Upon examination, the pupils usually demonstrate a normal response to light and near stimulation. In those who are practically blind, the pupils will be dilated with a weak or absent response to light. The optic disc may appear normal, swollen, or hyperemic in early stages. With hyperemia, disc hemorrhages may also be present. Continued damage to the optic nerve results in the development of optic atrophy, classically seen as temporal pallor of the optic disc.

==Cause==

===Toxic optic neuropathy===
There are several causes of toxic optic neuropathy. Among these are: ingestion of methanol (wood alcohol), ethylene glycol (automotive antifreeze), disulfiram (used to treat chronic alcoholism), halogenated hydroquinolones (amebicidal medications), ethambutol and isoniazid (tuberculosis treatment), and antibiotics such as linezolid and chloramphenicol as well as chloroquine and the related hydroxychloroquine (for lupus and rheumatoid arthritis) where it is known as chloroquine retinopathy. Tobacco is also a major cause of toxic optic neuropathy.

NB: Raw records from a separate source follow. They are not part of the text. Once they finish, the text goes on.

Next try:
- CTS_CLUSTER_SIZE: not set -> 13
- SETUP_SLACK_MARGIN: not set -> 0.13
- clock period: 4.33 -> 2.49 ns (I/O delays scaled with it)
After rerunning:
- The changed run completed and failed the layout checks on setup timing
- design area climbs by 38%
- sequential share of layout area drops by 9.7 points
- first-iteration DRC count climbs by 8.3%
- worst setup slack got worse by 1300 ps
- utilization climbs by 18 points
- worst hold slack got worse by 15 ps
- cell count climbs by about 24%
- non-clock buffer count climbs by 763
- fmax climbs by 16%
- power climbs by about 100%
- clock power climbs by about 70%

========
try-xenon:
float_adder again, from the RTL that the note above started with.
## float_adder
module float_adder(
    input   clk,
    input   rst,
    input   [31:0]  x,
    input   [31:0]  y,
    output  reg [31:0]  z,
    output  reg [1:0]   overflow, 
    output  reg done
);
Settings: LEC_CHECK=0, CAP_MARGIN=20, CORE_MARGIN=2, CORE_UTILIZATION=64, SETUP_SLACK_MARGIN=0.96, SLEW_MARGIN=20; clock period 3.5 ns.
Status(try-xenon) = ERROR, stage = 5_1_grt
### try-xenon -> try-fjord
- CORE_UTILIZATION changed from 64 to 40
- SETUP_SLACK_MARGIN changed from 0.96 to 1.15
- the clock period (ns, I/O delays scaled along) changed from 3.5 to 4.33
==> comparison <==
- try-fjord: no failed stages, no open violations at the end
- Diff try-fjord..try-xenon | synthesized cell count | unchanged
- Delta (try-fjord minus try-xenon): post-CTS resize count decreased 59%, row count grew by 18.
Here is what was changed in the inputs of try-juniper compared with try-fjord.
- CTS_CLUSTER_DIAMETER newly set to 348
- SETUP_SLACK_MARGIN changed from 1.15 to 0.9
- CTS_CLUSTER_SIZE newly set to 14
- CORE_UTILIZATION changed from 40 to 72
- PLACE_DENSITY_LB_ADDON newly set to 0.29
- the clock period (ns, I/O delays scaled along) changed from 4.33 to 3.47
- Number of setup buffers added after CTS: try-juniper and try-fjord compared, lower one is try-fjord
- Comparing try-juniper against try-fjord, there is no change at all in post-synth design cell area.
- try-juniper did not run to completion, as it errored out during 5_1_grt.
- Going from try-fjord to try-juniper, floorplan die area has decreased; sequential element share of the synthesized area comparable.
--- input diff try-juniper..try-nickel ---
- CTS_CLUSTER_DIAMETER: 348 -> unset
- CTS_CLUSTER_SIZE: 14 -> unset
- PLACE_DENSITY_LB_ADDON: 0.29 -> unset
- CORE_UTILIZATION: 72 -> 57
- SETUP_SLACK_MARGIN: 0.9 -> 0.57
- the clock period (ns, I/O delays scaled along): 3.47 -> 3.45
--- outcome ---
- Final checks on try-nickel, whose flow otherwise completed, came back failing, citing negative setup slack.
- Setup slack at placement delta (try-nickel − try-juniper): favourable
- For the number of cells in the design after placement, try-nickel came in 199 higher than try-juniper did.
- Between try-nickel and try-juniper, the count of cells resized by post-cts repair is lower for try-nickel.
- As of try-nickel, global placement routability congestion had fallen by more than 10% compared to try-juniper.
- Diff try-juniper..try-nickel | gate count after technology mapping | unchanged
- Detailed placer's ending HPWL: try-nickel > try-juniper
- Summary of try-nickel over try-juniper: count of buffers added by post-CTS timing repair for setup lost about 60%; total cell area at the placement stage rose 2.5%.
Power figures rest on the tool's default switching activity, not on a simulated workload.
## the reference run
==> flow/design.v (excerpt) <==
module battleship(
input wire clk,
input wire rst,  
input wire ARDUINO_A0,    
input wire ARDUINO_A1,    
input wire ARDUINO_A2,    
input wire ARDUINO_A3,    
output reg ARDUINO_IO0,   
output reg ARDUINO_IO1,   
output reg ARDUINO_IO2,   
output reg ARDUINO_IO6,   
output reg ARDUINO_IO7,   
output reg ARDUINO_IO8,   
output reg ARDUINO_IO9,   
output reg ARDUINO_IO10,  
output reg ARDUINO_IO11,  
output reg ARDUINO_A4,  
output reg ARDUINO_A5,  
output reg PMOD1_D0_P,  
output reg PMOD1_D0_N,  
output reg PMOD1_D1_P,  
output reg PMOD1_D1_N,  
output reg PMOD1_D2_P,  
output reg PMOD1_D2_N,  
output reg PMOD2_D0_P,  
output reg PMOD2_D0_N,  
output reg PMOD2_D1_P,  
output reg PMOD2_D2_P,  
output reg PMOD2_D2_N,  
output reg PMOD2_D3_P,  
output reg ARDUINO_IO3,   
output reg ARDUINO_IO4,   
output reg ARDUINO_IO5    
);
For scale: ~1500 cells after synthesis, ~190 flip-flops.
==> flow/config.mk <==
export PLATFORM = sky130hd
export DESIGN_NAME = battleship
export DESIGN_NICKNAME = battleship
export VERILOG_FILES = /design/flow/design.v
export SDC_FILE = /design/flow/constraint.sdc
export NUM_CORES = 4
export LEC_CHECK = 0
export ABC_AREA = 1
export CAP_MARGIN = 35
export CORE_MARGIN = 2
export CORE_UTILIZATION = 70
export CTS_CLUSTER_SIZE = 16
export HOLD_SLACK_MARGIN = -0.09
export SLEW_MARGIN = 20
==> flow/constraint.sdc <==
create_clock -name core_clock -period 2.63 [get_ports {clk}]
set_input_delay 0.5260 -clock core_clock [delete_from_list [all_inputs] [get_ports {clk}]]
set_output_delay 0.5260 -clock core_clock [all_outputs]
set_load 0.01 [all_outputs]
run.sh (not shown) runs the stock make flow with config.mk's settings and CLKGATE_MAP_FILE=.
The flow completed for the reference run, but it is not clean: the layout still shows negative setup slack.
For the trial run, these inputs were changed with respect to the reference run:
- a change of CAP_MARGIN from 35 to 20
- a deleted CTS_CLUSTER_SIZE that had been 16
- a change of CORE_UTILIZATION from 70 to 63
- a deleted HOLD_SLACK_MARGIN that had been -0.09
- a change of the clock period (ns, I/O delays scaled along) from 2.63 to 3.28
Notes after the runs:
The reference run and the trial run: one clean run, the trial run; the rest did not finish clean.
The reference run finished all stages; however, its layout fails the closing checks, the failures being negative setup slack.
In the tables for the trial run and the reference run, number of placed instances, taps included reads lower with the trial run.
Higher fmax goes to the trial run over the reference run.
STATUS first-pass GRT wire length: the trial run wins against the reference run

* * *

battleship again, from the RTL that the note above started with.
// battleship
module battleship(
input wire clk,
input wire rst,  
input wire ARDUINO_A0,    
input wire ARDUINO_A1,    
input wire ARDUINO_A2,    
input wire ARDUINO_A3,    
output reg ARDUINO_IO0,   
output reg ARDUINO_IO1,   
output reg ARDUINO_IO2,   
output reg ARDUINO_IO6,   
output reg ARDUINO_IO7,   
output reg ARDUINO_IO8,   
output reg ARDUINO_IO9,   
output reg ARDUINO_IO10,  
output reg ARDUINO_IO11,  
output reg ARDUINO_A4,  
output reg ARDUINO_A5,  
output reg PMOD1_D0_P,  
output reg PMOD1_D0_N,  
output reg PMOD1_D1_P,  
output reg PMOD1_D1_N,  
output reg PMOD1_D2_P,  
output reg PMOD1_D2_N,  
output reg PMOD2_D0_P,  
output reg PMOD2_D0_N,  
output reg PMOD2_D1_P,  
output reg PMOD2_D2_P,  
output reg PMOD2_D2_N,  
output reg PMOD2_D3_P,  
output reg ARDUINO_IO3,   
output reg ARDUINO_IO4,   
output reg ARDUINO_IO5    
);
clock: 4.6 ns
lec_check: 0
cap_margin: 20
core_margin: 2
core_utilization: 52
cts_cluster_diameter: 333
cts_cluster_size: 98
max_routing_layer: met4
min_routing_layer: met1
place_density: 0.83
setup_slack_margin: 1.26
slew_margin: 20
The baseline produced a clean layout.
Next try:
- CAP_MARGIN: 20 -> 0
- CORE_UTILIZATION: 52 -> 70
- CTS_CLUSTER_DIAMETER: 333 -> 28
- CTS_CLUSTER_SIZE: 98 -> 36
- HOLD_SLACK_MARGIN: not set -> -0.09
- PLACE_DENSITY: 0.83 -> not set
Outcome: Routed wire length is higher by 4.4%. Area after synthesis is unchanged. Total power is higher by about 2.3%. Core utilization is higher by 22 points. Setup slack got worse by 0.10 ns. Final cell count is lower by 3.9%. Via count is higher by about 1.5%. Count of clock-buffer cells in the layout is higher by 7. Synthesized cell count is unchanged.

* * *

nickel:
battleship again, from the RTL that the note above started with.
clock: 1.76 ns
lec_check: 0
abc_area: 1
cap_margin: 20
core_aspect_ratio: 0.5
core_margin: 2
core_utilization: 65
cts_cluster_diameter: 400
cts_cluster_size: 99
place_density: 0.35
slew_margin: 20
nickel failed in clock tree synthesis (4_1_cts) with DPL-0038.
## Diff of input files: tundra against nickel
# nickel
export LEC_CHECK = 0
export ABC_AREA = 1
export CAP_MARGIN = 20
export CORE_ASPECT_RATIO = 0.5
export CORE_MARGIN = 2
export CORE_UTILIZATION = 65
export CTS_CLUSTER_DIAMETER = 400
export CTS_CLUSTER_SIZE = 99
export PLACE_DENSITY = 0.35
export SLEW_MARGIN = 20
create_clock -name core_clock -period 1.76 [get_ports {clk}]
# tundra
export LEC_CHECK = 0
export ABC_AREA = 1
export CAP_MARGIN = 20
export CORE_MARGIN = 2
export CORE_UTILIZATION = 68
export CTS_CLUSTER_DIAMETER = 400
export CTS_CLUSTER_SIZE = 99
export PLACE_DENSITY = 0.35
export SLEW_MARGIN = 20
export TNS_END_PERCENT = 25
create_clock -name core_clock -period 1.76 [get_ports {clk}]
### Flow results
Seen in the log of tundra: GRT-0116 during global routing (5_1_grt), after which the run never completed. Looking at die span in y, tundra sits 34 um higher than nickel does. Synthesized instance count: tundra vs nickel identical. Compared nickel against tundra; synthesized area within noise. tundra against nickel; number of core rows is up by more than a quarter. Going from nickel to tundra, async set or reset register ratio after synthesis shows no meaningful change; global placement routability congestion shows an increase of 0.014; post-place instance area shows a reduction of 2.0%; HPWL after detailed placement shows a reduction of 2.5%; total die size shows a reduction of 4.6%. Compared with nickel, in tundra post-placement worst setup slack went up by 4.5 ps; cell count after placement went down by 6.
Setup changes, tundra to onyx
# tundra
export LEC_CHECK = 0
export ABC_AREA = 1
export CAP_MARGIN = 20
export CORE_MARGIN = 2
export CORE_UTILIZATION = 68
export CTS_CLUSTER_DIAMETER = 400
export CTS_CLUSTER_SIZE = 99
export PLACE_DENSITY = 0.35
export SLEW_MARGIN = 20
export TNS_END_PERCENT = 25
create_clock -name core_clock -period 1.76 [get_ports {clk}]
# onyx
export LEC_CHECK = 0
export ABC_AREA = 1
export CAP_MARGIN = 20
export CORE_MARGIN = 2
export CORE_UTILIZATION = 45
export SLEW_MARGIN = 20
create_clock -name core_clock -period 1.76 [get_ports {clk}]
--- outcome ---
onyx -> stages 100% | layout checks FAIL | negative setup slack
What onyx reported for placed cell count has to be multiplied by 0.945 to get the figure for tundra.
Last weighted congestion value of the routability-driven placer: onyx vs tundra down 7.3%
Of onyx and tundra, the run reporting the higher floorplan die height was onyx.
Diff tundra..onyx | total clock sinks | unchanged
onyx -> tundra: number of hold buffers added after CTS delta 0, exact match
| setup slack after placement | lower: tundra |
Between tundra and onyx, the flow reports count of cells resized by post-cts repair increasing by more than a quarter.
#### Input delta (garnet over onyx)
# onyx
export LEC_CHECK = 0
export ABC_AREA = 1
export CAP_MARGIN = 20
export CORE_MARGIN = 2
export CORE_UTILIZATION = 45
export SLEW_MARGIN = 20
create_clock -name core_clock -period 1.76 [get_ports {clk}]
# garnet
export LEC_CHECK = 0
export CAP_MARGIN = 20
export CORE_MARGIN = 2
export CORE_UTILIZATION = 40
export SLEW_MARGIN = 20
create_clock -name core_clock -period 5.0 [get_ports {clk}]
[summary]
The wire length of the first global-routing pass of garnet was superior to that of onyx. Looking at path category of the worst min-delay check, the in2reg result is from onyx; the reg2reg one comes from garnet. Finished, but not clean: onyx, with negative setup slack. Every stage of the flow completed for garnet, and the final layout passed the timing, DRC and antenna checks. Compared with onyx, in garnet power density over the cells went down by about 50%, placeable core area higher.
Power is estimated from default activity; no workload was simulated.
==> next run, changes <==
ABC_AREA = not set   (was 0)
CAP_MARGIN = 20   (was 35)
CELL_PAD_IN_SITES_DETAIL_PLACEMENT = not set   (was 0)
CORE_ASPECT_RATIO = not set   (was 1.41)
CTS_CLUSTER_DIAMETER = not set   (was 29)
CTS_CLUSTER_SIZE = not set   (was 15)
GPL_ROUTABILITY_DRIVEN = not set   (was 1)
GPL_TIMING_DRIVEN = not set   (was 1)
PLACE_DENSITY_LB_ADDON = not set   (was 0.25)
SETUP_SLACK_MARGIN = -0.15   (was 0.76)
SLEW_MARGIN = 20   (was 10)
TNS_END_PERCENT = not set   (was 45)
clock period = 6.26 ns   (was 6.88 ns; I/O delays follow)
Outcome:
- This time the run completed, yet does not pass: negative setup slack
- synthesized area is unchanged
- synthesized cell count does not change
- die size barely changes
==> inputs of 09-14 <==
// Cfu
module Cfu (
    input               cmd_valid,
    output              cmd_ready,
    input      [9:0]    cmd_payload_function_id,
    input      [31:0]   cmd_payload_inputs_0,
    input      [31:0]   cmd_payload_inputs_1,
    output reg          rsp_valid,
    input               rsp_ready,
    output reg [31:0]   rsp_payload_outputs_0,
    input               reset,
    input               clk
);
clock: 6.99 ns
lec_check: 0
abc_area: 1
cap_margin: 20
cell_pad_in_sites_detail_placement: 2
cell_pad_in_sites_global_placement: 0
core_aspect_ratio: 0.89
core_margin: 9
core_utilization: 44
cts_cluster_size: 30
gpl_timing_driven: 0
max_routing_layer: met5
min_routing_layer: met2
setup_slack_margin: -0.59
slew_margin: 10
tns_end_percent: 25
run.sh (not shown) runs the stock make flow with config.mk's settings and CLKGATE_MAP_FILE=.
==> inputs of 04-04, as changes to 09-14 <==
==> flow/config.mk (replaced) <==
export PLATFORM = sky130hd
export DESIGN_NAME = Cfu
export DESIGN_NICKNAME = Cfu
export VERILOG_FILES = /design/flow/design.v
export SDC_FILE = /design/flow/constraint.sdc
export NUM_CORES = 4
export LEC_CHECK = 0
export CAP_MARGIN = 20
export CORE_MARGIN = 2
export CORE_UTILIZATION = 42
export MAX_ROUTING_LAYER = met4
export SLEW_MARGIN = 20
==> flow/constraint.sdc (replaced) <==
create_clock -name core_clock -period 12.0 [get_ports {clk}]
set_input_delay 2.4000 -clock core_clock [delete_from_list [all_inputs] [get_ports {clk}]]
set_output_delay 2.4000 -clock core_clock [all_outputs]
set_load 0.01 [all_outputs]
==> results <==
- 04-04 ran to the end with no violations. 09-14 died in 4_1_cts.
- Of 09-14 and 04-04, 09-14 has the higher synthesized cell count (gap about 32%, measured against 04-04).
- Of 09-14 and 04-04, 09-14 has the higher die size (gap about 20%, measured against 04-04).
- Of 09-14 and 04-04, 09-14 has the higher synthesized area (gap 8.4%, measured against 04-04).
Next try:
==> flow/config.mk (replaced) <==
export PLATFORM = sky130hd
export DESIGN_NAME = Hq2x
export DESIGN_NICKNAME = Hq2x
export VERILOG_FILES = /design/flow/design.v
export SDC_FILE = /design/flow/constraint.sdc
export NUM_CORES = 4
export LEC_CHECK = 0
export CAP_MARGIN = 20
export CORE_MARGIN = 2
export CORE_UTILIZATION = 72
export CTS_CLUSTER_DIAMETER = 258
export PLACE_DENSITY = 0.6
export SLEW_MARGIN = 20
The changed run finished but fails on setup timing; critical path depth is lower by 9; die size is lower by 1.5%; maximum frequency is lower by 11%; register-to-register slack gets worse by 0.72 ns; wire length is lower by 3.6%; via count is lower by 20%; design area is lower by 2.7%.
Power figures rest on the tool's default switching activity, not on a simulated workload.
<file path="run.sh">
#!/bin/bash
# the make line also repeats each setting of config.mk as NAME=value (left out here)
make -C /OpenROAD-flow-scripts/flow DESIGN_CONFIG=/design/flow/config.mk WORK_HOME=/design/flow/orfs CLKGATE_MAP_FILE= finish
</file>
<file path="config.mk">
export PLATFORM = sky130hd
export DESIGN_NAME = datapath
export DESIGN_NICKNAME = datapath
export VERILOG_FILES = /design/flow/design.v
export SDC_FILE = /design/flow/constraint.sdc
export NUM_CORES = 4
export LEC_CHECK = 0
export CAP_MARGIN = 20
export CORE_MARGIN = 2
export CORE_UTILIZATION = 65
export CTS_CLUSTER_SIZE = 51
export SETUP_SLACK_MARGIN = -0.09
export SLEW_MARGIN = 25
</file>
<file path="constraint.sdc">
create_clock -name core_clock -period 2.94 [get_ports {clk}]
set_input_delay 0.5880 -clock core_clock [delete_from_list [all_inputs] [get_ports {clk}]]
set_output_delay 0.5880 -clock core_clock [all_outputs]
set_load 0.01 [all_outputs]
</file>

===Nutritional optic neuropathy===
The predominant cause of nutritional optic neuropathy is thought to be deficiency of B-complex vitamins, particularly thiamine (vitamin B_{1}), cyanocobalamin (vitamin B_{12}) and recently copper. Deficiency of pyridoxine (vitamin B_{6}), niacin (vitamin B_{3}), riboflavin (vitamin B_{2}), and/or folic acid also seems to play a role. Those individuals who consume excessive amounts of alcohol and use tobacco are at greater risk because they tend to be malnourished. Those with pernicious anemia are also at risk due to an impaired ability to absorb vitamin B_{12} from the intestinal tract.

==Pathophysiology==
All of the above risk factors impact mitochondrial oxidative phosphorylation. Thus, the toxic and nutritional optic neuropathies are actually acquired mitochondrial optic neuropathies. The clinical picture that they produce is akin to that of the congenital mitochondrial optic neuropathies, e.g., Leber's hereditary optic neuropathy and Kjer's optic neuropathy.

== Diagnosis ==
The diagnosis of toxic or nutritional optic neuropathy is usually established by a detailed medical history and careful eye examination. If the medical history clearly points to a cause, neuroimaging to rule out a compressive or infiltrative lesion is optional. However, if the medical history is atypical or does not clearly point to a cause, neuroimaging is required to rule out other causes and confirm the diagnosis. In most cases of suspected toxic or nutritional optic neuropathy that require neuroimaging, an MRI scan is obtained. Further testing, guided by the medical history and physical examination, can be performed to elucidate a specific toxin or nutritional deficiency as a cause of the optic neuropathy. Examples include blood testing for methanol levels or vitamin B_{12} levels.

== Treatment ==
Treatment of toxic and nutritional optic neuropathy is dictated by the cause of the disorder.
- Toxic optic neuropathy is treated by identification and removal of the offending agent. Depending upon the individual affected, the nature of the agent, total exposure prior to removal, and degree of vision loss at the time of diagnosis, the prognosis is variable.
- Nutritional optic neuropathy is treated with improved nutrition. A well-balanced diet with plenty of protein and green leafy vegetables, vitamin supplementation (thiamine, vitamin B_{12}, folic acid, multivitamins), and reduction of smoking and/or drinking are the mainstay of treatment. Again, prognosis is variable and dependent upon the affected individual, treatment compliance, and degree of vision loss at diagnosis.

In both toxic and nutritional neuropathy, vision generally recovers to normal over several days to weeks, though it may take months for full restoration and there is always the risk of permanent vision loss. Visual acuity usually recovers before color vision.

== Epidemiology ==
In industrialized nations, toxic and nutritional optic neuropathy is relatively uncommon and is primarily associated with specific medications, occupational exposures, or tobacco and alcohol use disorder. However, in developing nations, nutritional optic neuropathy is much more common, especially in regions afflicted by shortage. All genders and all races are equally affected, and all ages are susceptible.